Note that the voting is based on how far off from a user's average they rate a movie - that is, we want to say how far off from the active user's average the active user will rate the item. Thus, with a positive correlation, the active user agrees with however far off the other user voted on a particular item; and with a negative correlation, the active user disagrees (i.e. goes in the opposite direction) from the other user's vote.

Enhancements

This works relatively well, but there are some enhancements we can make to the weighting techniques.

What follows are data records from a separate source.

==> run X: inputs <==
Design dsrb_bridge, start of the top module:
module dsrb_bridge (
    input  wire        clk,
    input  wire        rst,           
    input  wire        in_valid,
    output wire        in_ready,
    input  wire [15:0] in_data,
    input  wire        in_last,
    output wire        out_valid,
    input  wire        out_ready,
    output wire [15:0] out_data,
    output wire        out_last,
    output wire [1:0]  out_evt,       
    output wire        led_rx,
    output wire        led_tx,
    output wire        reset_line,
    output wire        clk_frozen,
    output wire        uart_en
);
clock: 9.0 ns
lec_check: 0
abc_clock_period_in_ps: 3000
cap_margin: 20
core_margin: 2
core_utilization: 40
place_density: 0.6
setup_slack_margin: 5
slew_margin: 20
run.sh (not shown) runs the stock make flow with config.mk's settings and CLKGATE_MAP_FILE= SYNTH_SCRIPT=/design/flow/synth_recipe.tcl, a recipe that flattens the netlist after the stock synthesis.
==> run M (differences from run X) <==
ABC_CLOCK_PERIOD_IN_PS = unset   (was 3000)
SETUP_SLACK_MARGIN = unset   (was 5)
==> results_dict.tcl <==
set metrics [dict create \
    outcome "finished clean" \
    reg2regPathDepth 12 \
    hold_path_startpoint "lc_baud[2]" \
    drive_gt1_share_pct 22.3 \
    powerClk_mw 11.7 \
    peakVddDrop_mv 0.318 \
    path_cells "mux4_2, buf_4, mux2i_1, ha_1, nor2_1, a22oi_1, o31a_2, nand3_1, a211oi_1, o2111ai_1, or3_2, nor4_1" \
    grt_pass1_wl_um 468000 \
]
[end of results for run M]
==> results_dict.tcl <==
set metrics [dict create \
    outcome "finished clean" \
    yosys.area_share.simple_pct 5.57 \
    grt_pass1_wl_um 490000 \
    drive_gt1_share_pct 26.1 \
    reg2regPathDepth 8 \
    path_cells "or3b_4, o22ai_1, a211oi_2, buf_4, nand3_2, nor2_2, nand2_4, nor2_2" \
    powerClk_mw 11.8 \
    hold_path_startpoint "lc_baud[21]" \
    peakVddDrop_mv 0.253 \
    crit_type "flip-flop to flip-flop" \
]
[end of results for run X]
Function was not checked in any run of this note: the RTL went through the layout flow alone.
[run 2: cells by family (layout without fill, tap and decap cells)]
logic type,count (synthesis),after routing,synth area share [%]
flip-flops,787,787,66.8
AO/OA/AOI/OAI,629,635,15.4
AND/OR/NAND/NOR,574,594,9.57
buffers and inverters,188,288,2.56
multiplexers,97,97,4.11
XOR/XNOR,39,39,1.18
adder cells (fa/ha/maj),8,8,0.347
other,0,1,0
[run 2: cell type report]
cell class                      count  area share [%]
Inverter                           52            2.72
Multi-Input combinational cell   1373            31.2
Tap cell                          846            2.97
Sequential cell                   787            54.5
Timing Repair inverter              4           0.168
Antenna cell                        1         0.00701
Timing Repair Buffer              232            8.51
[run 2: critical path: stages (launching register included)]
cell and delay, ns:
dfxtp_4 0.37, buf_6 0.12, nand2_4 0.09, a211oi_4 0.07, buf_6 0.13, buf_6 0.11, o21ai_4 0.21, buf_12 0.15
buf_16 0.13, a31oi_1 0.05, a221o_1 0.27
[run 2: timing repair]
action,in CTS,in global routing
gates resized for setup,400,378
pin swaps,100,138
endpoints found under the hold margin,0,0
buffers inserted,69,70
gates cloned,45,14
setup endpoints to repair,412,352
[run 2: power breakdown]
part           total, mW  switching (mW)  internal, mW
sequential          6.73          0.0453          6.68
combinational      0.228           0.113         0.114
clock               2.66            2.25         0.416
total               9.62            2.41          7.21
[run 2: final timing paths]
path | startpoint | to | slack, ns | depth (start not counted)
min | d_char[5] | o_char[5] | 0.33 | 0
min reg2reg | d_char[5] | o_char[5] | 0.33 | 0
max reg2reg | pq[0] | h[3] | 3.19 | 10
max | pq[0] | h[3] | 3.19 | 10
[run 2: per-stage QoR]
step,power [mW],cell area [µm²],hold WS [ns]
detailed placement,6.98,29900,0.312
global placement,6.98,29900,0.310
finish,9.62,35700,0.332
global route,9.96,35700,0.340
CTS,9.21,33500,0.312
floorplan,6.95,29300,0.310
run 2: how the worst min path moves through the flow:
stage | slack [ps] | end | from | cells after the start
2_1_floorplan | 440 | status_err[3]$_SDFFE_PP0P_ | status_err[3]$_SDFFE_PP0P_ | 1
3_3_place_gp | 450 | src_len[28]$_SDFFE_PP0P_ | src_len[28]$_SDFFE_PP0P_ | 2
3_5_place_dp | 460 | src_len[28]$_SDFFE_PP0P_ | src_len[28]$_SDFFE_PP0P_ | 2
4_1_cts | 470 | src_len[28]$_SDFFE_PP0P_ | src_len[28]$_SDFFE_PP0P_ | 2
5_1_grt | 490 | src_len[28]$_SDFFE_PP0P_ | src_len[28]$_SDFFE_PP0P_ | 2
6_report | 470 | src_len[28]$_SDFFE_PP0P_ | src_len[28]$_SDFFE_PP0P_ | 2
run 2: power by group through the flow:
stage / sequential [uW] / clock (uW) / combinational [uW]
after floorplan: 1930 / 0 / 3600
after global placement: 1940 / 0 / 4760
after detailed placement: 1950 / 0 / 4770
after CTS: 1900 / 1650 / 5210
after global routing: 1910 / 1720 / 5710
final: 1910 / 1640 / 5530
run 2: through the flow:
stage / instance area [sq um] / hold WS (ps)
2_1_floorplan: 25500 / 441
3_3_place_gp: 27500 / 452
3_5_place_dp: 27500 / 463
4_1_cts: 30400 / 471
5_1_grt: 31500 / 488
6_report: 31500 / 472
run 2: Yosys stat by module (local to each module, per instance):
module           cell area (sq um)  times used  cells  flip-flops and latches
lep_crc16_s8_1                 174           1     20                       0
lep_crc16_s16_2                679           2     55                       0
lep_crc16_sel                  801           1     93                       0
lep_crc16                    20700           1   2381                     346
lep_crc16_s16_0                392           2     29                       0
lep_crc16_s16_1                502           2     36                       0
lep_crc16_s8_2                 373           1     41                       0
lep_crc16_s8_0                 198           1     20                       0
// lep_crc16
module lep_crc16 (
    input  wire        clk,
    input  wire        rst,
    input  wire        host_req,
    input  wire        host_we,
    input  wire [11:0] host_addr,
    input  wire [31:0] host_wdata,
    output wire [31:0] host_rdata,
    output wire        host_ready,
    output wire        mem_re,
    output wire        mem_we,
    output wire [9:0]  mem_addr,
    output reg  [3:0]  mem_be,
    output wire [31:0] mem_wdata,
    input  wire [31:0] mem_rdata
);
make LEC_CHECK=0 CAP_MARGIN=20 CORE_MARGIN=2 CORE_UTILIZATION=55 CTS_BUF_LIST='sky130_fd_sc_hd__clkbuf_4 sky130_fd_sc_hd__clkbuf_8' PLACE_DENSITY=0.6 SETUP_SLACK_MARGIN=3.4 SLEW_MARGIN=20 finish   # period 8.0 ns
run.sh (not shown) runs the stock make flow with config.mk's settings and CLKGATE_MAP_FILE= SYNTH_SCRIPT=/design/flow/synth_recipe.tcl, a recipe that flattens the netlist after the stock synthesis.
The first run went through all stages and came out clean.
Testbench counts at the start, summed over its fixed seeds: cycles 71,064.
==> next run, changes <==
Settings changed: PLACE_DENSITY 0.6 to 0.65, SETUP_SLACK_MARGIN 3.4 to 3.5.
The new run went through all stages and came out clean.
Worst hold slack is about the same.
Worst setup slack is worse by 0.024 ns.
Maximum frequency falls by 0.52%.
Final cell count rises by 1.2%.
What follows belongs to an exercise in optimizing a design on an open flow for a short achievable clock period and few clock cycles; a production flow would make more cautious choices.
In this exercise RTL edits were held to simulation tests only and were not proved equivalent to the original.
Power figures rest on the tool's default switching activity, not on a simulated workload.

File: design/flow/constraint.sdc
create_clock -name core_clock -period 12.0 [get_ports {clk}]
set_input_delay 2.4000 -clock core_clock [delete_from_list [all_inputs] [get_ports {clk}]]
set_output_delay 2.4000 -clock core_clock [all_outputs]
set_load 0.01 [all_outputs]
File: design/flow/design.v
module pq_dec (
    input  wire        clk,
    input  wire        rst,
    input  wire        cmd_valid,
    output wire        cmd_ready,
    input  wire [63:0] cmd_word,
    input  wire [63:0] cmd_arg0,
    input  wire [31:0] cmd_inlen,
    input  wire [31:0] cmd_cap,
    input  wire        in_valid,
    output wire        in_ready,
    input  wire [7:0]  in_data,
    output wire        out_valid,
    input  wire        out_ready,
    output wire [63:0] out_data,
    output wire        done,
    output reg  [2:0]  done_status,
    output reg  [31:0] done_pos,
    output reg  [31:0] done_count
);
    localparam [7:0] OPC_VARINT = 8'h01;
    localparam [7:0] OPC_BITUNP = 8'h02;
    localparam [7:0] OPC_RLE    = 8'h03;
    localparam [7:0] OPC_HYBRID = 8'h04;
    localparam [2:0] ST_OK        = 3'd0;
    localparam [2:0] ST_TRUNCATED = 3'd1;
    localparam [2:0] ST_MALFORMED = 3'd2;
    localparam [2:0] ST_INVALID   = 3'd3;
    localparam [2:0] ST_BAD_ARG   = 3'd4;
    localparam [2:0] ST_CAPACITY  = 3'd5;
    localparam [3:0] S_IDLE   = 4'd0;
    localparam [3:0] S_SETUP  = 4'd1;
    localparam [3:0] S_PFX    = 4'd2;
    localparam [3:0] S_PFXCHK = 4'd3;
    localparam [3:0] S_HDR    = 4'd4;
    localparam [3:0] S_VAR    = 4'd5;
    localparam [3:0] S_VEMIT  = 4'd6;
    localparam [3:0] S_RUN    = 4'd7;
    localparam [3:0] S_RVAL   = 4'd8;
    localparam [3:0] S_REMIT  = 4'd9;
    localparam [3:0] S_BP     = 4'd10;
    localparam [3:0] S_DONE   = 4'd11;
    reg [3:0]  state;
    reg [63:0] cmd;
    reg [63:0] arg0;
    reg [31:0] lim;
    reg [31:0] cap;
    wire [7:0] opc  = cmd[7:0];
    wire [7:0] bw8  = cmd[15:8];
    wire       lenx = cmd[16];
    wire [6:0] bw   = bw8[6:0];
    reg [31:0] p;           
    reg [31:0] n;           
    reg [31:0] rend;        
    reg [63:0] acc;         
    reg [3:0]  k;           
    reg [63:0] hdr;         
    reg [31:0] cnt;         
    reg [2:0]  nb_left;     
    reg [70:0] bbuf;        
    reg [6:0]  bcnt;        
    wire is_hybrid = (opc == OPC_HYBRID);
    wire [31:0] rlim = is_hybrid ? rend : lim;
    reg        arg_fault;
    reg [2:0]  arg_code;
    always @(*) begin
        arg_fault = 1'b1;
        arg_code  = ST_OK;
        if (opc < OPC_VARINT || opc > OPC_HYBRID)
            arg_code = ST_INVALID;
        else if (cmd[63:17] != 47'd0)
            arg_code = ST_BAD_ARG;
        else if (lenx && opc != OPC_HYBRID)
            arg_code = ST_BAD_ARG;
        else if (opc == OPC_BITUNP && bw8 > 8'd64)
            arg_code = ST_BAD_ARG;
        else if ((opc == OPC_RLE || opc == OPC_HYBRID) && bw8 > 8'd32)
            arg_code = ST_BAD_ARG;
        else if (opc == OPC_VARINT && bw8 != 8'd0)
            arg_code = ST_BAD_ARG;
        else if (opc == OPC_RLE && arg0[0])
            arg_code = ST_BAD_ARG;
        else
            arg_fault = 1'b0;
    end
    wire        run_is_rle = (opc == OPC_RLE) || (is_hybrid && !hdr[0]);
    wire [62:0] run_half   = hdr[63:1];
    wire [65:0] run_elems  = run_is_rle ? {3'd0, run_half} : {run_half, 3'b000};
    wire        need_fail  = ({34'd0, n} + run_elems) > {34'd0, cap};
    wire [5:0]  bw_round   = bw[5:0] + 6'd7;
    wire [2:0]  rle_nb     = bw_round[5:3];
    wire [35:0] bp_bytes   = run_half[28:0] * bw;
    wire [35:0] run_bytes  = run_is_rle ? {33'd0, rle_nb} : bp_bytes;
    wire        body_short = ({4'd0, p} + run_bytes) > {4'd0, rlim};
    wire [31:0] pfx_len   = acc[31:0];
    wire        pfx_neg   = pfx_len[31];
    wire        pfx_short = ({1'b0, p} + {1'b0, pfx_len}) > {1'b0, lim};
    wire [3:0]  k_next  = k + 4'd1;
    wire        var_bad = (k_next == 4'd10) && (in_data >= 8'h02);
    wire [63:0] var_add = {57'd0, in_data[6:0]} << (7 * k);
    wire [63:0] bp_mask = (bw == 7'd64) ? 64'hFFFF_FFFF_FFFF_FFFF
                                        : ((64'd1 << bw) - 64'd1);
    assign cmd_ready = (state == S_IDLE);
    assign done      = (state == S_DONE);
    assign in_ready = (state == S_PFX) ||
                      (state == S_VAR   && p != rlim) ||
                      (state == S_RVAL  && nb_left != 3'd0) ||
                      (state == S_BP    && cnt != 32'd0 && bcnt < bw);
    assign out_valid = (state == S_VEMIT) ||
                       (state == S_REMIT && cnt != 32'd0) ||
                       (state == S_BP    && cnt != 32'd0 && bcnt >= bw);
    assign out_data = (state == S_VEMIT) ? acc :
                      (state == S_REMIT) ? {32'd0, acc[31:0]} :
                                           (bbuf[63:0] & bp_mask);
    task finish_ok;
        begin
            done_status <= ST_OK;
            done_pos    <= p;
            done_count  <= n;
            state       <= S_DONE;
        end
    endtask
    task finish_fault(input [2:0] code, input [31:0] pos);
        begin
            done_status <= code;
            done_pos    <= pos;
            done_count  <= 32'd0;
            state       <= S_DONE;
        end
    endtask
    always @(posedge clk) begin
        if (rst) begin
            state       <= S_IDLE;
            done_status <= ST_OK;
            done_pos    <= 32'd0;
            done_count  <= 32'd0;
        end else begin
            case (state)
            S_IDLE: begin
                if (cmd_valid) begin
                    cmd   <= cmd_word;
                    arg0  <= cmd_arg0;
                    lim   <= cmd_inlen;
                    cap   <= cmd_cap;
                    p     <= 32'd0;
                    n     <= 32'd0;
                    state <= S_SETUP;
                end
            end
            S_SETUP: begin
                acc <= 64'd0;
                k   <= 4'd0;
                if (arg_fault) begin
                    finish_fault(arg_code, 32'd0);
                end else begin
                    case (opc)
                    OPC_VARINT: begin
                        if (arg0 > {32'd0, cap})
                            finish_fault(ST_CAPACITY, 32'd0);
                        else if (arg0 == 64'd0)
                            finish_ok;
                        else begin
                            cnt   <= arg0[31:0];
                            state <= S_VAR;
                        end
                    end
                    OPC_BITUNP, OPC_RLE: begin
                        hdr   <= arg0;
                        state <= S_RUN;
                    end
                    default: begin  
                        if (lenx) begin
                            if (arg0 > {32'd0, lim})
                                finish_fault(ST_TRUNCATED, 32'd0);
                            else begin
                                rend  <= arg0[31:0];
                                state <= S_HDR;
                            end
                        end else begin
                            if (lim < 32'd4)
                                finish_fault(ST_TRUNCATED, 32'd0);
                            else
                                state <= S_PFX;
                        end
                    end
                    endcase
                end
            end
            S_PFX: begin
                if (in_valid) begin
                    acc <= acc | var_add_pfx(in_data, k[1:0]);
                    k   <= k_next;
                    p   <= p + 32'd1;
                    if (k == 4'd3)
                        state <= S_PFXCHK;
                end
            end
            S_PFXCHK: begin
                if (pfx_neg)
                    finish_fault(ST_MALFORMED, p);
                else if (pfx_short)
                    finish_fault(ST_TRUNCATED, p);
                else begin
                    rend  <= p + pfx_len;
                    state <= S_HDR;
                end
            end
            S_HDR: begin
                acc <= 64'd0;
                k   <= 4'd0;
                if (p == rend)
                    finish_ok;
                else
                    state <= S_VAR;
            end
            S_VAR: begin
                if (p == rlim) begin
                    finish_fault(ST_TRUNCATED, p);
                end else if (in_valid) begin
                    p <= p + 32'd1;
                    k <= k_next;
                    if (var_bad) begin
                        finish_fault(ST_MALFORMED, p + 32'd1);
                    end else begin
                        acc <= acc | var_add;
                        if (!in_data[7]) begin
                            if (opc == OPC_VARINT) begin
                                state <= S_VEMIT;
                            end else begin
                                hdr   <= acc | var_add;
                                state <= S_RUN;
                            end
                        end
                    end
                end
            end
            S_VEMIT: begin
                if (out_ready) begin
                    n   <= n + 32'd1;
                    cnt <= cnt - 32'd1;
                    acc <= 64'd0;
                    k   <= 4'd0;
                    if (cnt == 32'd1)
                        finish_ok_next;
                    else
                        state <= S_VAR;
                end
            end
            S_RUN: begin
                if (need_fail)
                    finish_fault(ST_CAPACITY, p);
                else if (body_short)
                    finish_fault(ST_TRUNCATED, p);
                else begin
                    cnt <= run_elems[31:0];
                    if (run_is_rle) begin
                        acc     <= 64'd0;
                        k       <= 4'd0;
                        nb_left <= rle_nb;
                        state   <= S_RVAL;
                    end else begin
                        bbuf  <= 71'd0;
                        bcnt  <= 7'd0;
                        state <= S_BP;
                    end
                end
            end
            S_RVAL: begin
                if (nb_left == 3'd0) begin
                    state <= S_REMIT;
                end else if (in_valid) begin
                    acc     <= acc | var_add_pfx(in_data, k[1:0]);
                    k       <= k_next;
                    p       <= p + 32'd1;
                    nb_left <= nb_left - 3'd1;
                end
            end
            S_REMIT: begin
                if (cnt == 32'd0) begin
                    run_end;
                end else if (out_ready) begin
                    n   <= n + 32'd1;
                    cnt <= cnt - 32'd1;
                end
            end
            S_BP: begin
                if (cnt == 32'd0) begin
                    run_end;
                end else if (bcnt < bw) begin
                    if (in_valid) begin
                        bbuf <= bbuf | ({63'd0, in_data} << bcnt);
                        bcnt <= bcnt + 7'd8;
                        p    <= p + 32'd1;
                    end
                end else if (out_ready) begin
                    bbuf <= bbuf >> bw;
                    bcnt <= bcnt - bw;
                    n    <= n + 32'd1;
                    cnt  <= cnt - 32'd1;
                end
            end
            S_DONE: begin
                state <= S_IDLE;
            end
            default: state <= S_IDLE;
            endcase
        end
    end
    function [63:0] var_add_pfx(input [7:0] b, input [1:0] idx);
        var_add_pfx = {56'd0, b} << (8 * idx);
    endfunction
    task run_end;
        begin
            if (is_hybrid)
                state <= S_HDR;
            else
                finish_ok;
        end
    endtask
    task finish_ok_next;
        begin
            done_status <= ST_OK;
            done_pos    <= p;
            done_count  <= n + 32'd1;
            state       <= S_DONE;
        end
    endtask
endmodule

Default Voting: It turns out that correlation, as a similarity measurement, does not work very well on sparse data sets. That is, when two users have few items in common, their weights tend to be over-emphasized. Default voting simply adds a number of imaginary items that both have rated in common in order to smooth the votes.
Inverse User Frequency: There is an intuition that commonly enjoyed items are less important to weight than rarer items. That is, if everyone liked Star Wars, it doesn't help as much in determining weight as two people enjoying a rare independent film together. To take this into account, we just transform each vote when weighting two users such that commonly rated items are given less importance.
Case Amplification: This is a simple one - we simply amplify each weight by an exponent so that higher weights get higher and lower ones get lower. It tends not to work very well, but you can see a tiny improvement.

Advantages

The quality of predictions are rather good.
This is a relatively simple algorithm to implement for any situation.
It is very easy to update the database, since it uses the entire database every time it makes a prediction.

Disadvantages

It uses the entire database every time it makes a prediction, so it needs to be in memory it is very, very slow.
Even when in memory, it uses the entire database every time it makes a prediction, so it is very slow.
It can sometimes not make a prediction for certain active users/items. This can occur if the active user has no items in common with all people who have rated the target item.
Overfits the data. It takes all random variability in people's ratings as causation, which can be a real problem. In other words, memory-based algorithms do not generalize the data at all.

References

[1] J.S. Breese, D.Heckerman, and C.Kadie. Empirical analysis of predictive algorithms for collaborative filtering. In Proceedings of the Fourteenth Conference on Uncertainty in Artifical Intelligence, 1998.